Last month, the Central Government admitted to oxygen deaths in the state of Andhra Pradesh. While undergoing treatment for the dreadful Covid-19, several patients on ventilator support succumbed to an inadequate oxygen supply. In a time when the dearth of medical oxygen is a significant issue in the country, we have the Nektor Health Science System, Ahmedabad, collaborating with Professor Parthasarathi Ghosh of the Department of Cryogenic Engineering, IIT Kharagpur, to develop an indigenous medical grade oxygen manufacturing plant based on the Pressure Swing Adsorption technology or PSA for short.
What is the Pressure Swing Adsorption technology?
"Put very simply, the basic principle of PSA is selective adsorption. The technology relies on molecular sieves to adsorb the nitrogen in the air, delivering oxygen left behind as a product," says Prof Ghosh. This process occurs at a regulated pressure and temperature to facilitate the physisorption. The system that the professor assisted in developing consists of two such adsorbers packed with Zeolite. When one of the sieves reaches the saturation point and can't hold any more nitrogen, a combination of pressurization and depressurization is employed, and the second adsorber is subjected to the incoming air instead, and the saturated adsorber is "regenerated" by desorbing the collected nitrogen. This to and fro process continues and hence the conferred name for the technology.

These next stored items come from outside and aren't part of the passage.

**src/sv/ddlb_pkg.sv**
```systemverilog
// Shared types and constants for the delimited decimal list parser.
package ddlb_pkg;

   localparam int MAX_FIELD_CHARS = 32;
   localparam int FIELD_LEN_W     = $clog2(MAX_FIELD_CHARS + 1);
   localparam int CHAR_W          = 8;
   localparam int COUNT_W         = 8;
   localparam int CSR_INDEX_W     = 1;
   localparam int QUEUE_DEPTH     = 2;
   localparam int QUEUE_PTR_W     = $clog2(QUEUE_DEPTH);

   localparam logic [CSR_INDEX_W-1:0] CSR_DELIMITER  = 1'b0;
   localparam logic [CSR_INDEX_W-1:0] CSR_MAX_VALUES = 1'b1;

   localparam logic [CHAR_W-1:0]  DELIMITER_RESET  = 8'd44;
   localparam logic [COUNT_W-1:0] MAX_VALUES_RESET = 8'd255;

   localparam logic [CHAR_W-1:0] CHAR_TAB   = 8'd9;
   localparam logic [CHAR_W-1:0] CHAR_CR    = 8'd13;
   localparam logic [CHAR_W-1:0] CHAR_SPACE = 8'd32;
   localparam logic [CHAR_W-1:0] CHAR_PLUS  = 8'd43;
   localparam logic [CHAR_W-1:0] CHAR_MINUS = 8'd45;
   localparam logic [CHAR_W-1:0] CHAR_ZERO  = 8'd48;
   localparam logic [CHAR_W-1:0] CHAR_NINE  = 8'd57;

   typedef enum logic [1:0] {
      KIND_CHAR,
      KIND_DELIM,
      KIND_END
   } kind_type;

   typedef enum logic [1:0] {
      PH_WS,
      PH_DIGITS,
      PH_DONE
   } phase_type;

   typedef struct packed {
      kind_type          kind;
      logic [CHAR_W-1:0] char_code;
   } item_type;

endpackage

```
**src/sv/ddlb_ifs.sv**
```systemverilog
// Channel interfaces: character input, result output and register write.
interface ddlb_req_if import ddlb_pkg::*; ();
   logic              valid;
   logic              ready;
   logic [CHAR_W-1:0] char_code;
   logic              end_of_string;

   modport source (output valid, output char_code, output end_of_string, input ready);
   modport sink   (input valid, input char_code, input end_of_string, output ready);
endinterface

interface ddlb_rsp_if import ddlb_pkg::*; ();
   logic               valid;
   logic               ready;
   logic [CHAR_W-1:0]  value;
   logic               value_present;
   logic [COUNT_W-1:0] values_so_far;
   logic               is_final;

   modport source (output valid, output value, output value_present,
                   output values_so_far, output is_final, input ready);
   modport sink   (input valid, input value, input value_present,
                   input values_so_far, input is_final, output ready);
endinterface

interface ddlb_csr_if import ddlb_pkg::*; ();
   logic                   valid;
   logic                   ready;
   logic [CSR_INDEX_W-1:0] index;
   logic [CHAR_W-1:0]      data;

   modport source (output valid, output index, output data, input ready);
   modport sink   (input valid, input index, input data, output ready);
endinterface

```
**src/sv/ddlb_front.sv**
```systemverilog
// Front end: takes input words and tags each as character, delimiter or end.
module ddlb_front import ddlb_pkg::*; (
   ddlb_req_if.sink          req_chan,
   input  logic [CHAR_W-1:0] delimiter,
   output logic              push_valid,
   output item_type          push_item,
   input  logic              push_ready
);

   always_comb begin
      push_item.char_code = req_chan.char_code;
      priority if (req_chan.end_of_string) begin
         push_item.kind = KIND_END;
      end else if (req_chan.char_code == delimiter) begin
         push_item.kind = KIND_DELIM;
      end else begin
         push_item.kind = KIND_CHAR;
      end
   end

   assign push_valid     = req_chan.valid;
   assign req_chan.ready = push_ready;

endmodule

```
**src/sv/ddlb_queue.sv**
```systemverilog
// Short queue of tagged words between the front and back ends.
module ddlb_queue import ddlb_pkg::*; (
   input  logic     clock,
   input  logic     reset,
   input  logic     push_valid,
   input  item_type push_item,
   output logic     push_ready,
   output logic     pop_valid,
   output item_type pop_item,
   input  logic     pop_ready
);

   item_type               store_ff [QUEUE_DEPTH];
   logic [QUEUE_PTR_W-1:0] wr_ptr_ff, wr_ptr_in;
   logic [QUEUE_PTR_W-1:0] rd_ptr_ff, rd_ptr_in;
   logic [QUEUE_PTR_W:0]   count_ff, count_in;
   logic                   push, pop;

   assign push_ready = (count_ff != (QUEUE_PTR_W+1)'(QUEUE_DEPTH));
   assign pop_valid  = (count_ff != '0);
   assign pop_item   = store_ff[rd_ptr_ff];
   assign push       = push_valid && push_ready;
   assign pop        = pop_valid && pop_ready;

   always_comb begin
      wr_ptr_in = push ? wr_ptr_ff + 1'b1 : wr_ptr_ff;
      rd_ptr_in = pop ? rd_ptr_ff + 1'b1 : rd_ptr_ff;
      count_in  = count_ff;
      if (push && !pop) begin
         count_in = count_ff + 1'b1;
      end else if (pop && !push) begin
         count_in = count_ff - 1'b1;
      end
   end

   always_ff @(posedge clock) begin
      if (reset) begin
         wr_ptr_ff <= '0;
         rd_ptr_ff <= '0;
         count_ff  <= '0;
      end else begin
         wr_ptr_ff <= wr_ptr_in;
         rd_ptr_ff <= rd_ptr_in;
         count_ff  <= count_in;
      end
   end

   always_ff @(posedge clock) begin
      if (push) begin
         store_ff[wr_ptr_ff] <= push_item;
      end
   end

endmodule

```
**src/sv/ddlb_back.sv**
```systemverilog
// Back end: field conversion, emit decision and the result register.
module ddlb_back import ddlb_pkg::*; (
   input  logic               clock,
   input  logic               reset,
   input  logic [COUNT_W-1:0] max_values,
   input  logic               pop_valid,
   input  item_type           pop_item,
   output logic               pop_ready,
   ddlb_rsp_if.source         rsp_chan
);

   logic [FIELD_LEN_W-1:0] len_ff, len_in;
   phase_type              phase_ff, phase_in;
   logic                   neg_ff, neg_in;
   logic [CHAR_W-1:0]      acc_ff, acc_in;
   logic [COUNT_W-1:0]     count_ff, count_in;

   logic                   rsp_valid_ff, rsp_valid_in;
   logic [CHAR_W-1:0]      value_ff, value_in;
   logic                   present_ff, present_in;
   logic [COUNT_W-1:0]     so_far_ff, so_far_in;
   logic                   final_ff, final_in;

   logic                   slot_free, take, emits, digit, space;
   logic [CHAR_W-1:0]      c, digit_val, field_val;
   logic [COUNT_W-1:0]     count_inc;

   assign slot_free = !rsp_valid_ff || rsp_chan.ready;
   // plain characters never produce a result, so they drain even while output stalls
   assign pop_ready = (pop_item.kind == KIND_CHAR) || slot_free;
   assign take      = pop_valid && pop_ready;

   assign c         = pop_item.char_code;
   assign digit     = (c >= CHAR_ZERO) && (c <= CHAR_NINE);
   assign space     = (c == CHAR_SPACE) || ((c >= CHAR_TAB) && (c <= CHAR_CR));
   assign digit_val = c - CHAR_ZERO;
   assign emits     = (count_ff < max_values) && (len_ff != '0) &&
                      (len_ff < FIELD_LEN_W'(MAX_FIELD_CHARS));
   assign field_val = neg_ff ? (8'd0 - acc_ff) : acc_ff;
   assign count_inc = count_ff + 1'b1;

   always_comb begin
      len_in       = len_ff;
      phase_in     = phase_ff;
      neg_in       = neg_ff;
      acc_in       = acc_ff;
      count_in     = count_ff;
      rsp_valid_in = rsp_chan.ready ? 1'b0 : rsp_valid_ff;
      value_in     = value_ff;
      present_in   = present_ff;
      so_far_in    = so_far_ff;
      final_in     = final_ff;

      if (take) begin
         unique case (pop_item.kind)
            KIND_END: begin
               rsp_valid_in = 1'b1;
               value_in     = emits ? field_val : '0;
               present_in   = emits;
               so_far_in    = emits ? count_inc : count_ff;
               final_in     = 1'b1;
               len_in       = '0;
               phase_in     = PH_WS;
               neg_in       = 1'b0;
               acc_in       = '0;
               count_in     = '0;
            end
            KIND_DELIM: begin
               if (emits) begin
                  rsp_valid_in = 1'b1;
                  value_in     = field_val;
                  present_in   = 1'b1;
                  so_far_in    = count_inc;
                  final_in     = 1'b0;
                  count_in     = count_inc;
               end
               len_in   = '0;
               phase_in = PH_WS;
               neg_in   = 1'b0;
               acc_in   = '0;
            end
            default: begin
               if (len_ff < FIELD_LEN_W'(MAX_FIELD_CHARS)) begin
                  len_in = len_ff + 1'b1;
                  // convert only the first MAX_FIELD_CHARS-1 characters
                  if (len_ff < FIELD_LEN_W'(MAX_FIELD_CHARS - 1)) begin
                     unique case (phase_ff)
                        PH_WS: begin
                           priority if (space) begin
                              phase_in = PH_WS;
                           end else if (c == CHAR_PLUS) begin
                              phase_in = PH_DIGITS;
                           end else if (c == CHAR_MINUS) begin
                              neg_in   = 1'b1;
                              phase_in = PH_DIGITS;
                           end else if (digit) begin
                              acc_in   = digit_val;
                              phase_in = PH_DIGITS;
                           end else begin
                              phase_in = PH_DONE;
                           end
                        end
                        PH_DIGITS: begin
                           if (digit) begin
                              acc_in = {acc_ff[4:0], 3'b000} + {acc_ff[6:0], 1'b0} +
                                       digit_val;
                           end else begin
                              phase_in = PH_DONE;
                           end
                        end
                        default: begin
                           phase_in = phase_ff;
                        end
                     endcase
                  end
               end
            end
         endcase
      end
   end

   always_ff @(posedge clock) begin
      if (reset) begin
         len_ff       <= '0;
         phase_ff     <= PH_WS;
         neg_ff       <= 1'b0;
         acc_ff       <= '0;
         count_ff     <= '0;
         rsp_valid_ff <= 1'b0;
      end else begin
         len_ff       <= len_in;
         phase_ff     <= phase_in;
         neg_ff       <= neg_in;
         acc_ff       <= acc_in;
         count_ff     <= count_in;
         rsp_valid_ff <= rsp_valid_in;
      end
   end

   always_ff @(posedge clock) begin
      value_ff   <= value_in;
      present_ff <= present_in;
      so_far_ff  <= so_far_in;
      final_ff   <= final_in;
   end

   assign rsp_chan.valid         = rsp_valid_ff;
   assign rsp_chan.value         = value_ff;
   assign rsp_chan.value_present = present_ff;
   assign rsp_chan.values_so_far = so_far_ff;
   assign rsp_chan.is_final      = final_ff;

endmodule

```
**src/sv/delimited_decimal_list_to_bytes_unit.sv**
```systemverilog
// Top level of the delimited decimal list parser: registers, front, queue, back.
//
//   channel    dir  payload                                          accepted when
//   req_chan   in   char_code[8], end_of_string                      valid && ready
//   rsp_chan   out  value[8], value_present, values_so_far[8], is_final  valid && ready
//   csr_chan   in   index[1] (0 delimiter, 1 max_values), data[8]    valid (ready stays high)
//
// One character word per cycle sustained while no result stall holds a delimiter or
// end word; a taken word is written into a queue slot, then popped by the back end,
// whose update loads the result register.
// Reset clears the field state, the count, the queue and the output valid, and
// loads delimiter 44 and max_values 255. A stalled result stalls only delimiter and
// end words; characters keep draining, and the two-entry queue absorbs short stalls.
module delimited_decimal_list_to_bytes_unit import ddlb_pkg::*; (
   input  logic        clock,
   input  logic        reset,
   ddlb_req_if.sink    req_chan,
   ddlb_rsp_if.source  rsp_chan,
   ddlb_csr_if.sink    csr_chan
);

   logic [CHAR_W-1:0]  delimiter_ff, delimiter_in;
   logic [COUNT_W-1:0] max_values_ff, max_values_in;

   logic     push_valid, push_ready, pop_valid, pop_ready;
   item_type push_item, pop_item;

   assign csr_chan.ready = 1'b1;

   always_comb begin
      delimiter_in  = delimiter_ff;
      max_values_in = max_values_ff;
      if (csr_chan.valid) begin
         unique case (csr_chan.index)
            CSR_DELIMITER:  delimiter_in  = csr_chan.data;
            CSR_MAX_VALUES: max_values_in = csr_chan.data;
            default:        delimiter_in  = delimiter_ff;
         endcase
      end
   end

   always_ff @(posedge clock) begin
      if (reset) begin
         delimiter_ff  <= DELIMITER_RESET;
         max_values_ff <= MAX_VALUES_RESET;
      end else begin
         delimiter_ff  <= delimiter_in;
         max_values_ff <= max_values_in;
      end
   end

   ddlb_front u_front (
      .req_chan   (req_chan),
      .delimiter  (delimiter_ff),
      .push_valid (push_valid),
      .push_item  (push_item),
      .push_ready (push_ready)
   );

   ddlb_queue u_queue (
      .clock      (clock),
      .reset      (reset),
      .push_valid (push_valid),
      .push_item  (push_item),
      .push_ready (push_ready),
      .pop_valid  (pop_valid),
      .pop_item   (pop_item),
      .pop_ready  (pop_ready)
   );

   ddlb_back u_back (
      .clock      (clock),
      .reset      (reset),
      .max_values (max_values_ff),
      .pop_valid  (pop_valid),
      .pop_item   (pop_item),
      .pop_ready  (pop_ready),
      .rsp_chan   (rsp_chan)
   );

endmodule
```
**src/flat_wrapper.sv**
```systemverilog
// flat-port wrapper written by rule: the top's interface ports become plain ports
module delimited_decimal_list_to_bytes_unit_flat import ddlb_pkg::*;
  (clock, reset, req_chan_valid, req_chan_char_code, req_chan_end_of_string, req_chan_ready, rsp_chan_valid, rsp_chan_value, rsp_chan_value_present, rsp_chan_values_so_far, rsp_chan_is_final, rsp_chan_ready, csr_chan_valid, csr_chan_index, csr_chan_data, csr_chan_ready);
  ddlb_req_if req_chan_i ();
  ddlb_rsp_if rsp_chan_i ();
  ddlb_csr_if csr_chan_i ();
  input  logic clock;
  input  logic reset;
  input wire logic [$bits(req_chan_i.valid)-1:0] req_chan_valid;
  input wire logic [$bits(req_chan_i.char_code)-1:0] req_chan_char_code;
  input wire logic [$bits(req_chan_i.end_of_string)-1:0] req_chan_end_of_string;
  output wire logic [$bits(req_chan_i.ready)-1:0] req_chan_ready;
  output wire logic [$bits(rsp_chan_i.valid)-1:0] rsp_chan_valid;
  output wire logic [$bits(rsp_chan_i.value)-1:0] rsp_chan_value;
  output wire logic [$bits(rsp_chan_i.value_present)-1:0] rsp_chan_value_present;
  output wire logic [$bits(rsp_chan_i.values_so_far)-1:0] rsp_chan_values_so_far;
  output wire logic [$bits(rsp_chan_i.is_final)-1:0] rsp_chan_is_final;
  input wire logic [$bits(rsp_chan_i.ready)-1:0] rsp_chan_ready;
  input wire logic [$bits(csr_chan_i.valid)-1:0] csr_chan_valid;
  input wire logic [$bits(csr_chan_i.index)-1:0] csr_chan_index;
  input wire logic [$bits(csr_chan_i.data)-1:0] csr_chan_data;
  output wire logic [$bits(csr_chan_i.ready)-1:0] csr_chan_ready;
  assign req_chan_i.valid = req_chan_valid;
  assign req_chan_i.char_code = req_chan_char_code;
  assign req_chan_i.end_of_string = req_chan_end_of_string;
  assign req_chan_ready = req_chan_i.ready;
  assign rsp_chan_valid = rsp_chan_i.valid;
  assign rsp_chan_value = rsp_chan_i.value;
  assign rsp_chan_value_present = rsp_chan_i.value_present;
  assign rsp_chan_values_so_far = rsp_chan_i.values_so_far;
  assign rsp_chan_is_final = rsp_chan_i.is_final;
  assign rsp_chan_i.ready = rsp_chan_ready;
  assign csr_chan_i.valid = csr_chan_valid;
  assign csr_chan_i.index = csr_chan_index;
  assign csr_chan_i.data = csr_chan_data;
  assign csr_chan_ready = csr_chan_i.ready;
  delimited_decimal_list_to_bytes_unit u_core (.clock(clock), .reset(reset), .req_chan(req_chan_i), .rsp_chan(rsp_chan_i), .csr_chan(csr_chan_i));
endmodule
```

Prof Ghosh mentions, "This cyclic process involved in the PSA technology results in the production of 93-96 % pure medical-grade oxygen directly from compressed air, and this is one of the best methods there is." He was concerned with product development through technical advice to the Nektor team, supervising the equipment specifications, and was also involved in testing the prototype.
The PSA technology isn't anything new. It has been in use for a long time; particularly for the separation of nitrogen. So how is this project different, you ask? Well, according to Prof Ghosh, who clarifies, "One specific detail that we need to understand is that bare fundamentals weren't enough for us. Even though the concept is old, we weren't aware of the various geometric and process parameters required to upscale the product, which was the primary goal.
A commercial product such as this demanded complex expertise to integrate minute details from various domains." He goes on to add, "For example, we weren't aware of the adsorption process and equipment specifications for maximum output. This data was generated at IIT Kharagpur, while Nektar handled the components' and prototype controls."
After an extensive development on the basic modules of the technology, the upscaling of the system based on PSA now makes it possible to deliver a higher and a customizable amount of oxygen with minimal requirements.
Driven by the firm intent to fulfil the oxygen shortage in the market, this technology is in the process of commercialization at a rapid rate.
Overcoming the hurdles
Dealing with the preliminary calculations since we were building the product from scratch, combined with the severe time constraints in these trying Covid times, was a daunting hurdle. The restricted transportation posed various challenges for the supply of several types of Zeolites that were put to trial. The pandemic demanded a compromise on the workforce and effective communication.
Prof Ghosh sees immense possibilities in the future for the PSA technology. "Producing medical-grade oxygen today at a small scale is a very energy and cost-intensive process, and there is still research going on in this field. The PSA technology could be the most viable solution since the only drawback would be replacing the adsorbers, which isn't a hefty investment," he says.
The technical prowess from the team at Nektor and the expertise from the research at IIT Kharagpur rendered this venture successful.